Bin Yu, Ph.D.

Professor in Statistics, EECS, University of California, Berkeley

Bin Yu is CDSS Chancellor’s Distinguished Professor in Statistics, EECS, Center for Computational Biology, and Senior Advisor at the Simons Institute for the Theory of Computing, all at UC Berkeley. Her research focuses on the practice and theory of statistical machine learning, veridical data science, responsible and safe AI, and solving interdisciplinary data problems in neuroscience, genomics, and precision medicine. She and her team have developed algorithms such as iterative random forests (iRF), stability-driven NMF, adaptive wavelet distillation (AWD), Contextual Decomposition for Transformers (CD-T), SPEX and ProxySPEX for interpreting deep learning models, especially for compositional interpretability.

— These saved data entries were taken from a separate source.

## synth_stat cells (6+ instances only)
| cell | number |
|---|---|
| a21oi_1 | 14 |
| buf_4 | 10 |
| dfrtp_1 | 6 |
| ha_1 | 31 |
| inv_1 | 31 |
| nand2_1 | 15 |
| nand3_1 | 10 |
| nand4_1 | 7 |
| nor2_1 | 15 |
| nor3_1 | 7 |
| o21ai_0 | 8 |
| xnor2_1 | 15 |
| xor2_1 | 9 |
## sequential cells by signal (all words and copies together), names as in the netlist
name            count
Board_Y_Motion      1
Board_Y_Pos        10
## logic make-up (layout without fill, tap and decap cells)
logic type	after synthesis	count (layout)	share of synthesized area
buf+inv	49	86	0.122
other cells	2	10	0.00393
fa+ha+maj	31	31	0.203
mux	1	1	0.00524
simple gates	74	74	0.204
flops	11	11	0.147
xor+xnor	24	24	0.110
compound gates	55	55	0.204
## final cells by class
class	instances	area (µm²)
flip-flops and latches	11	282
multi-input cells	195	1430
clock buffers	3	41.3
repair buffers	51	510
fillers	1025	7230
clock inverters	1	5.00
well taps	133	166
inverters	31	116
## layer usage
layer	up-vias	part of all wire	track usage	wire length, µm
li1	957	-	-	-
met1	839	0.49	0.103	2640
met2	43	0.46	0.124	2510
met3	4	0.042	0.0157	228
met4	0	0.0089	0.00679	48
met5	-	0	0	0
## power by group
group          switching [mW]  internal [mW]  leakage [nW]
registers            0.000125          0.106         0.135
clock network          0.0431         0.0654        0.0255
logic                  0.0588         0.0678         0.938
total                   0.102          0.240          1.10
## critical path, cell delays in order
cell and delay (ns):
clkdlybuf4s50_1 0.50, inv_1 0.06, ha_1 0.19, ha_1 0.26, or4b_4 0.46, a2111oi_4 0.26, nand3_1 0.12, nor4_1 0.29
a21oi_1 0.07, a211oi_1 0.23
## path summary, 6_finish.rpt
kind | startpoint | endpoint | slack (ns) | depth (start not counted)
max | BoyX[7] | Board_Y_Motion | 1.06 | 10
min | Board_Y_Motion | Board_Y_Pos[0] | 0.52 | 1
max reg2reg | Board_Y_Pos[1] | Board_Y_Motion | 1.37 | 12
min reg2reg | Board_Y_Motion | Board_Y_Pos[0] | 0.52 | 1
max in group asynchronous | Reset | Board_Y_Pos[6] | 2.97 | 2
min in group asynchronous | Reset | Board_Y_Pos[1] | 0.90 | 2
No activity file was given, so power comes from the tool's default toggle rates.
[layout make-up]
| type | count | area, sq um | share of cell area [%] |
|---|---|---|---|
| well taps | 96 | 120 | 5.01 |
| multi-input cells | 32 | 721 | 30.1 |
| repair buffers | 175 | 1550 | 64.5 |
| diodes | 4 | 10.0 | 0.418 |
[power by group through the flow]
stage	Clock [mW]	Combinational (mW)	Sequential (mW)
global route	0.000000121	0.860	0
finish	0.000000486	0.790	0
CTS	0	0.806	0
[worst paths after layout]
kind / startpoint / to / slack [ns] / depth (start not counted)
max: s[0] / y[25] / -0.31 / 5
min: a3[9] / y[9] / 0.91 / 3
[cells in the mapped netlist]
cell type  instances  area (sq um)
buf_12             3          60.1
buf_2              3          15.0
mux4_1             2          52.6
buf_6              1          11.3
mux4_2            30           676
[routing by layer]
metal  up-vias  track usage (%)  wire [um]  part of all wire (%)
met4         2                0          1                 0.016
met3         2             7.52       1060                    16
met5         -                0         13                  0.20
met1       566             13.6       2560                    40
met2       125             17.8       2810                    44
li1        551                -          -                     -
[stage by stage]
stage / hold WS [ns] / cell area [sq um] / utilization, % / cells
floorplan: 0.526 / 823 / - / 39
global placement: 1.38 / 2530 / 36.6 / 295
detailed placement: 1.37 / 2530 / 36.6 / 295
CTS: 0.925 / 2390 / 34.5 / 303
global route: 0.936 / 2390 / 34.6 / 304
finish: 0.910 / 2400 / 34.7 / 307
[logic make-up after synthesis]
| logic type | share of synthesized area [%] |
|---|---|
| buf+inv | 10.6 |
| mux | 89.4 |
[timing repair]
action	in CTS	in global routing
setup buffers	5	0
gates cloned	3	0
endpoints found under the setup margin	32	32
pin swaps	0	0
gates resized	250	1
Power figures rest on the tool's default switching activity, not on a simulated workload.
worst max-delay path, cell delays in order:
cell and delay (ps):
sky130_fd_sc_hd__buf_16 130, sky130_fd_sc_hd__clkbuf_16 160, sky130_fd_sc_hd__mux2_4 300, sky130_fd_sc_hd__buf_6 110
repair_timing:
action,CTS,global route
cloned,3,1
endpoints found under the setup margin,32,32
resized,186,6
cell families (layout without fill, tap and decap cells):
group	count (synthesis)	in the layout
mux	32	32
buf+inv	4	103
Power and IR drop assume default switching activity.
File: ./run.sh
#!/bin/bash
# OpenROAD 26Q1-2900-gdf79404cd8, Yosys 0.63+post, stock flow scripts
make -C /OpenROAD-flow-scripts/flow DESIGN_CONFIG=/design/flow/config.mk WORK_HOME=/design/flow/orfs finish
File: ./config.mk
export PLATFORM = sky130hd
export DESIGN_NAME = instrmem
export DESIGN_NICKNAME = instrmem
export VERILOG_FILES = /design/flow/design.v
export SDC_FILE = /design/flow/constraint.sdc
export NUM_CORES = 4
export LEC_CHECK = 1
export CORE_AREA = 10 10 70 70
export DIE_AREA = 0 0 80 80
File: ./constraint.sdc
current_design instrmem

set clk_period 2.1
set clk_io_pct 0.2

create_clock -name clk0 -period $clk_period

set non_clock_inputs [all_inputs -no_clocks]
set_input_delay [expr $clk_period * $clk_io_pct] -clock clk0 $non_clock_inputs
set_output_delay [expr $clk_period * $clk_io_pct] -clock clk0 [all_outputs]
File: ./design.v
module  datamem(clk,ce,addr, wrdata, memwrite, memread, rdata);
input clk, ce, memwrite, memread;
input[31:0] addr, wrdata;
output[31:0] rdata;
reg [31:0]mem[100:0];  
	assign rdata[31:24] = mem[addr[7:0]];	
	assign rdata[23:16] = mem[addr[7:0]+1];	
	assign rdata[15:8] = mem[addr[7:0]+2];	
	assign rdata[7:0] = mem[addr[7:0]+3];	
initial begin 
	mem[0] <= 0;
	mem[1] <= 1;
	mem[2] <= 2;
	mem[3] <= 3;
	mem[4] <= 4;
	mem[5] <= 5;
	mem[6] <= 6;
	mem[7] <= 7;
	mem[8] <= 8;
	mem[9] <= 9;
	mem[10] <= 10;
	mem[11] <= 11;
	mem[12] <= 12;
	mem[13] <= 13;
	mem[14] <= 14;
	mem[15] <= 15;
	mem[16] <= 16;
	mem[17] <= 17;
	mem[18] <= 18;
	mem[19] <= 19;
	mem[20] <= 20;
	mem[21] <= 21;
	mem[22] <= 22;
	mem[23] <= 23;
	mem[24] <= 24;
	mem[25] <= 25;
	mem[26] <= 26;
	mem[27] <= 27;
	mem[28] <= 28;
	mem[29] <= 29;
	mem[30] <= 30;
	mem[31] <= 31;
end
always @(posedge clk)
	begin
		if(memwrite) begin
			mem[addr[6:0]] <= wrdata[31:24];
			mem[addr[6:0]+1] <= wrdata[23:16];
			mem[addr[6:0]+2] <= wrdata[15:8];
			mem[addr[6:0]+3] <= wrdata[7:0];
		end
	end
endmodule
File: ./config.mk
export PLATFORM = sky130hd
export DESIGN_NAME = datamem
export DESIGN_NICKNAME = datamem
export VERILOG_FILES = /design/flow/design.v
export SDC_FILE = /design/flow/constraint.sdc
export NUM_CORES = 4
export LEC_CHECK = 1
export CORE_UTILIZATION = 50
### flow/design.v
module mipsalu (aluctrl, a, b, aluout, zero); 
     input [3:0] aluctrl; 
     input [31:0] a,b; 
     output reg [31:0] aluout; 
     output zero; 
     assign zero = (aluout==0);  
     always @* 
     begin 
          case (aluctrl) 
               0: aluout = a & b; 
               1: aluout = a | b; 
               2: aluout = a + b; 
			   4: aluout = b << 16;
               6: aluout = a -b;
               7: aluout = a < b ? 1 : 0; 
               12: aluout = ~(a | b);  
               default: aluout = 0; 
          endcase
     end 
endmodule 
### flow/run.sh
#!/bin/bash
# OpenROAD 26Q1-2900-gdf79404cd8, Yosys 0.63+post, stock flow scripts
make -C /OpenROAD-flow-scripts/flow DESIGN_CONFIG=/design/flow/config.mk WORK_HOME=/design/flow/orfs finish
### flow/constraint.sdc
current_design mipsalu

set clk_period 26.6
set clk_io_pct 0.2

create_clock -name clk0 -period $clk_period

set non_clock_inputs [all_inputs -no_clocks]
set_input_delay [expr $clk_period * $clk_io_pct] -clock clk0 $non_clock_inputs
set_output_delay [expr $clk_period * $clk_io_pct] -clock clk0 [all_outputs]
### flow/config.mk
export PLATFORM = sky130hd
export DESIGN_NAME = mipsalu
export DESIGN_NICKNAME = mipsalu
export VERILOG_FILES = /design/flow/design.v
export SDC_FILE = /design/flow/constraint.sdc
export NUM_CORES = 4
export LEC_CHECK = 1
export CORE_UTILIZATION = 50
==> GITHUB_STEP_SUMMARY <==
## Synthesis and layout report

| Metric | Value |
|---|---|
| Status | `finished clean` |
| Final setup margin | `approximately 11 ns` |
| Syn Inst Count | `between 900 and 1000` |
| Worst path top cell family by delay | `simple AND/OR/NAND/NOR gates` |
| Max Clock Freq | `roughly 63 MHz` |
| Fraction of layout cells with a size suffix above 1 | `under 10%` |
| Fin crit period | `between 15 and 20 ns` |
| Total GRT Usage | `roughly 37%` |
| Diode count | `0` |
| Die outline area | `12300 um2` |
| Crit path top cell by count | `or4_1` |
| Cell area after synthesis | `roughly 5900 um2` |
| Initial antenna violation count | `1` |
| Tool Warnings | `approximately 110` |
| Vias in the first global route | `between 6000 and 7000` |
| Largest net degree at the start of global routing | `34` |
| PostCTS Resize Cnt | `0` |
| Setup WS pre-CTS | `about 11 ns` |
| Total wire length | `23800 um` |
| Row count | `39` |
| Antenna-violating nets left | `0` |
| GPL Wtd Cong | `~1.1` |
| Initial drt markers | `802` |
| Arr. time, crit path | `10.66 ns` |
| 1st-pass router iterations | `5` |
| Hold buffer count at CTS | `0` |
| First-pass GRT wire length | `between 30000 and 40000 um` |
| Drt drc | `0` |
| Avg Vias per Cell | `6.69` |
| Top fanout value on the critical path | `5` |
| Crit. End Element | `output port` |
| Clk_buf instances | `0` |
| Sequential cell area | `0 um2` |
| Hold crit path type | `input port to output port` |
| Relative slew slack | `approximately 37%` |
| Fillers | `between 1000 and 1500` |
| WS Path Type | `input port to output port` |
| Area delta synth->final | `18.3%` |
| Vias | `7418` |
| Die Width | `between 100 and 150 um` |
| # port buffers | `roughly 100` |
| Io pins | `101` |
| Critical Path RT | `21.28 ns` |
| Critical path buffers and inverters | `3` |
| Die Ht | `roughly 110 um` |
| Yosys warns | `1` |
| Unrepaired setup endpoints after global routing | `false` |
| Crit path largest cell delay | `~0.68 ns` |
| Mean Syn Cell Area | `around 6.5 um2` |
| Nature of the critical path startpoint | `input port` |
| Max-cap viol count | `0` |
| Period utilisation layout | `between 60% and 70%` |
| Init Core Util | `about half` |
| Final Power | `roughly 0.15 mW` |
| Yosys stat area | `between 5000 and 6000 um2` |
| Detail Placement HPWL | `roughly 19000 um` |
| DR WL/cell | `around 21 um` |
| Leak | `~3.1 nW` |
| Core Region | `around 11000 um2` |
| Post-synth cell types | `around 80` |
| Gr ovfl total | `0` |
| Final setup viols | `0` |
| Max VDD drop | `0.0137 mV` |
| Synth Seq Share | `0%` |
| Yosys Instances | `904` |
| Slowest-stage cell, CP | `clkdlybuf4s50_1` |
| Setup TNS | `0 ns` |
| Max-slew violations | `0` |
| Pwr/cell area | `20.9 nW/um2` |
| Minimum hold slack | `11.93 ns` |
| Worst-Margin Slew | `0.930 ns` |
| Setup bufs post-CTS | `0` |
| Final hold violations | `0` |
| Worst path cell trace | `clkdlybuf4s50_1, ha_1, inv_1, fa_1, nand2b_1, a21oi_1, o221a_2, o21ai_2, or4b_1, or4_1, or4_1, nor4_1, nand4b_1, or4_1, nor4_2, clkdlybuf4s50_1` |
| Flops | `0` |
### ./constraint.sdc
current_design password_wr

set clk_period 3.1
set clk_io_pct 0.2

create_clock -name clk0 -period $clk_period [get_ports {MAX10_CLK1_50}]

set non_clock_inputs [all_inputs -no_clocks]
set_input_delay [expr $clk_period * $clk_io_pct] -clock clk0 $non_clock_inputs
set_output_delay [expr $clk_period * $clk_io_pct] -clock clk0 [all_outputs]
### ./run.sh
#!/bin/bash
# OpenROAD 26Q1-2900-gdf79404cd8, Yosys 0.63+post, stock flow scripts
make -C /OpenROAD-flow-scripts/flow DESIGN_CONFIG=/design/flow/config.mk WORK_HOME=/design/flow/orfs finish
### ./design.v
module BCD_module (
	input  [3:0] bcd_in,
	output reg [6:0] bcd_out
);
	always @(*) 
		begin
			case (bcd_in)
				4'b0000:bcd_out = ~7'b1111110;
				4'b0001:bcd_out = ~7'b0110000;
				4'b0010:bcd_out = ~7'b1101101;
				4'b0011:bcd_out = ~7'b1111001;
				4'b0100:bcd_out = ~7'b0110011;
				4'b0101:bcd_out = ~7'b1011011;
				4'b0110:bcd_out = ~7'b1011111;
				4'b0111:bcd_out = ~7'b1110000;
				4'b1000:bcd_out = ~7'b1111111;
				4'b1001:bcd_out = ~7'b1111011;
				default:bcd_out = ~7'b0000000;
			endcase
		end
endmodule
module password (
    input clk,
    input rst,
    input load,
    input [3:0] SW,
    output reg [6:0] HEX0,
    output reg [6:0] HEX1,
    output reg [6:0] HEX2,
    output reg [6:0] HEX3
);
    parameter [15:0] password = 16'h1234;
    parameter IDLE = 3'd0,
              S1   = 3'd1,
              S2   = 3'd2,
              S3   = 3'd3,
              GOOD = 3'd4,
              BAD  = 3'd5;
    reg [2:0] state, next_state;
    reg load_sync0, load_sync1;
    wire load_pulse;
    wire [6:0] bcd_out;
    BCD_module bcd_inst (
        .bcd_in(SW),
        .bcd_out(bcd_out)
    );
    always @(posedge clk)
		 begin
			  load_sync0 <= load;
			  load_sync1 <= load_sync0;
		 end
    assign load_pulse = load_sync0 & ~load_sync1;
    always @(posedge clk or posedge rst)
		 begin
			  if (rst)
					state <= IDLE;
			  else
					state <= next_state;
		 end
    always @(*)
		 begin
			  next_state = state;
			  case (state)
					IDLE:
						 if (load_pulse)
							  if (SW == password[15:12])
									next_state = S1;
							  else
									next_state = BAD;
					S1:
						 if (load_pulse)
							  if (SW == password[11:8])
									next_state = S2;
							  else
									next_state = BAD;
					S2:
						 if (load_pulse)
							  if (SW == password[7:4])
									next_state = S3;
							  else
									next_state = BAD;
					S3:
						 if (load_pulse)
							  if (SW == password[3:0])
									next_state = GOOD;
							  else
									next_state = BAD;
					GOOD:
						 next_state = GOOD;
					BAD:
						 next_state = BAD;
			  endcase
		 end
    always @(*)
		 begin
			  HEX0 = 7'b1111111;
			  HEX1 = 7'b1111111;
			  HEX2 = 7'b1111111;
			  HEX3 = 7'b1111111;
			  case (state)
					IDLE, S1, S2, S3:
						 HEX0 = bcd_out;
					GOOD:
					begin
						 HEX3 = ~7'b0111101;  
						 HEX2 = ~7'b1111110;  
						 HEX1 = ~7'b1111110;  
						 HEX0 = ~7'b0111101;  
					end
					BAD:
					begin
						 HEX3 = ~7'b0011111;  
						 HEX2 = ~7'b1110111;  
						 HEX1 = ~7'b0111101;  
						 HEX0 = 7'b1111111;  
					end
			  endcase
		 end
endmodule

She is a member of the National Academy of Sciences and of the American Academy of Arts and Sciences. She was a Guggenheim Fellow, President of Institute of Mathematical Statistics (IMS), and delivered the Tukey Lecture of the Bernoulli Society, the Breiman Lecture at NeurIPS, the IMS Rietz Lecture, and the Wald Memorial Lectures (the highest honor of IMS), and Distinguished Achievement Award and Lecture (formerly Fisher Lecture) of COPSS (Committee of Presidents of Statistical Societies). She holds an Honorary Doctorate from The University of Lausanne. She is on the Editorial Board of Proceedings of National Academy of Science (PNAS) and a co-editor of the Harvard Data Science Review (HDSR).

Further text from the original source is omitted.